Mom Confessions: TV Is My Nanny
What I want to know is this: When do no-TV parents have sneaky afternoon sex? Or wash the dishes? How are they shaking their toddlers off their pant cuffs long enough to make a pot of coffee or take a shower ... alone?
While I'm admittedly lacking in the parenting creativity department—lumpy homemade Play Doh was this month's coup—and might rely too heavily on "Independent Development Hour," also known as Mommy's Facebooking Right Now, my daughter isn't being raised by our dogs, she's not behind in any milestones or lacking in age-appropriate social graces (which at this age, as far as I can tell, are on par with sociopaths and convicts. Maybe I should stop letting her watch Real Housewives). She's bright and hilarious, her attention span matches her peers', and it always takes intense negotiations to bring her in from the swing set.

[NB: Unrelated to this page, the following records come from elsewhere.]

[src/rtl/vram_ram_clear.sv]
// Single-clock video RAM: one write port, one registered read port with a
// valid strobe, selectable read-during-write behaviour and a clear sequencer
// that fills every location with CLEAR_VALUE after reset or on request.
module vram_ram_clear #(
    parameter int unsigned            DATA_WIDTH     = 8,
    parameter int unsigned            ADDR_WIDTH     = 8,
    parameter logic [DATA_WIDTH-1:0]  CLEAR_VALUE    = '0,
    parameter bit                     CLEAR_ON_RESET = 1'b1,
    parameter bit                     WRITE_FIRST    = 1'b1
) (
    input  logic                  clk,
    input  logic                  reset_n,
    input  logic [DATA_WIDTH-1:0] data,
    input  logic [ADDR_WIDTH-1:0] write_addr,
    input  logic                  we,
    input  logic [ADDR_WIDTH-1:0] read_addr,
    input  logic                  re,
    input  logic                  clear_req,
    output logic [DATA_WIDTH-1:0] q,
    output logic                  q_valid,
    output logic                  busy
);

    localparam int unsigned DEPTH = 2 ** ADDR_WIDTH;

    typedef enum logic {
        IDLE  = 1'b0,
        CLEAR = 1'b1
    } state_t;

    state_t                  state;
    logic [ADDR_WIDTH-1:0]   clr_addr;

    logic [DATA_WIDTH-1:0]   mem [DEPTH];
    logic [DATA_WIDTH-1:0]   ram_q;

    // Bypass / output-qualification registers that sit after the RAM.
    logic                    q_loaded;
    logic                    byp_sel;
    logic [DATA_WIDTH-1:0]   byp_data;

    // Port arbitration: the clear sequencer owns the write port while busy.
    logic                    wr_en_c;
    logic [ADDR_WIDTH-1:0]   wr_addr_c;
    logic [DATA_WIDTH-1:0]   wr_data_c;
    logic                    rd_en_c;

    // Single write mux (clear vs. external) and read acceptance; nothing is
    // accepted while reset is asserted.
    always_comb begin
        wr_en_c   = 1'b0;
        wr_addr_c = write_addr;
        wr_data_c = data;
        rd_en_c   = 1'b0;
        if (reset_n) begin
            if (state == CLEAR) begin
                wr_en_c   = 1'b1;
                wr_addr_c = clr_addr;
                wr_data_c = CLEAR_VALUE;
            end else begin
                wr_en_c   = we;
                rd_en_c   = re;
            end
        end
    end

    // Clear sequencer: walks every address once, then returns to IDLE.
    always_ff @(posedge clk) begin
        if (!reset_n) begin
            clr_addr <= '0;
            state    <= CLEAR_ON_RESET ? CLEAR : IDLE;
            busy     <= CLEAR_ON_RESET;
        end else begin
            case (state)
                IDLE: begin
                    if (clear_req) begin
                        state    <= CLEAR;
                        busy     <= 1'b1;
                        clr_addr <= '0;
                    end
                end
                CLEAR: begin
                    if (clr_addr == '1) begin
                        state    <= IDLE;
                        busy     <= 1'b0;
                        clr_addr <= '0;
                    end else begin
                        clr_addr <= clr_addr + ADDR_WIDTH'(1);
                    end
                end
                default: begin
                    state    <= IDLE;
                    busy     <= 1'b0;
                    clr_addr <= '0;
                end
            endcase
        end
    end

    // Storage write port.
    always_ff @(posedge clk) begin
        if (wr_en_c) begin
            mem[wr_addr_c] <= wr_data_c;
        end
    end

    // Registered RAM read; holds when no read is accepted (old-data semantics).
    always_ff @(posedge clk) begin
        if (rd_en_c) begin
            ram_q <= mem[read_addr];
        end
    end

    // Read strobe and bypass selection for same-address read-during-write.
    always_ff @(posedge clk) begin
        if (!reset_n) begin
            q_valid  <= 1'b0;
            q_loaded <= 1'b0;
            byp_sel  <= 1'b0;
            byp_data <= '0;
        end else begin
            q_valid <= rd_en_c;
            if (rd_en_c) begin
                q_loaded <= 1'b1;
                byp_sel  <= WRITE_FIRST && wr_en_c && (write_addr == read_addr);
                byp_data <= data;
            end
        end
    end

    // Output mux after the RAM: zero until the first read, bypass on collision.
    assign q = !q_loaded ? '0 : (byp_sel ? byp_data : ram_q);

endmodule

I think back on my school days and try to remember if I ever thought to myself, "Wow, there's a kid who watched too much television as a toddler." Or now, in my adult life, if I can tell the difference between friends who had no TV and friends who had some (Spoiler: Patchouli is usually the tell.) As it turns out, I like my non-television friends as much as the ones who want nothing more than to discuss Idol.
For now, I'm not worrying about Anna's screen exposure—she's thriving as she ought to be. DJ Lance lets me sleep a little later, gets me a little more action and affords me the luxury of peeing with the door closed. Principles can wait until Anna takes an interest in Jersey Shore.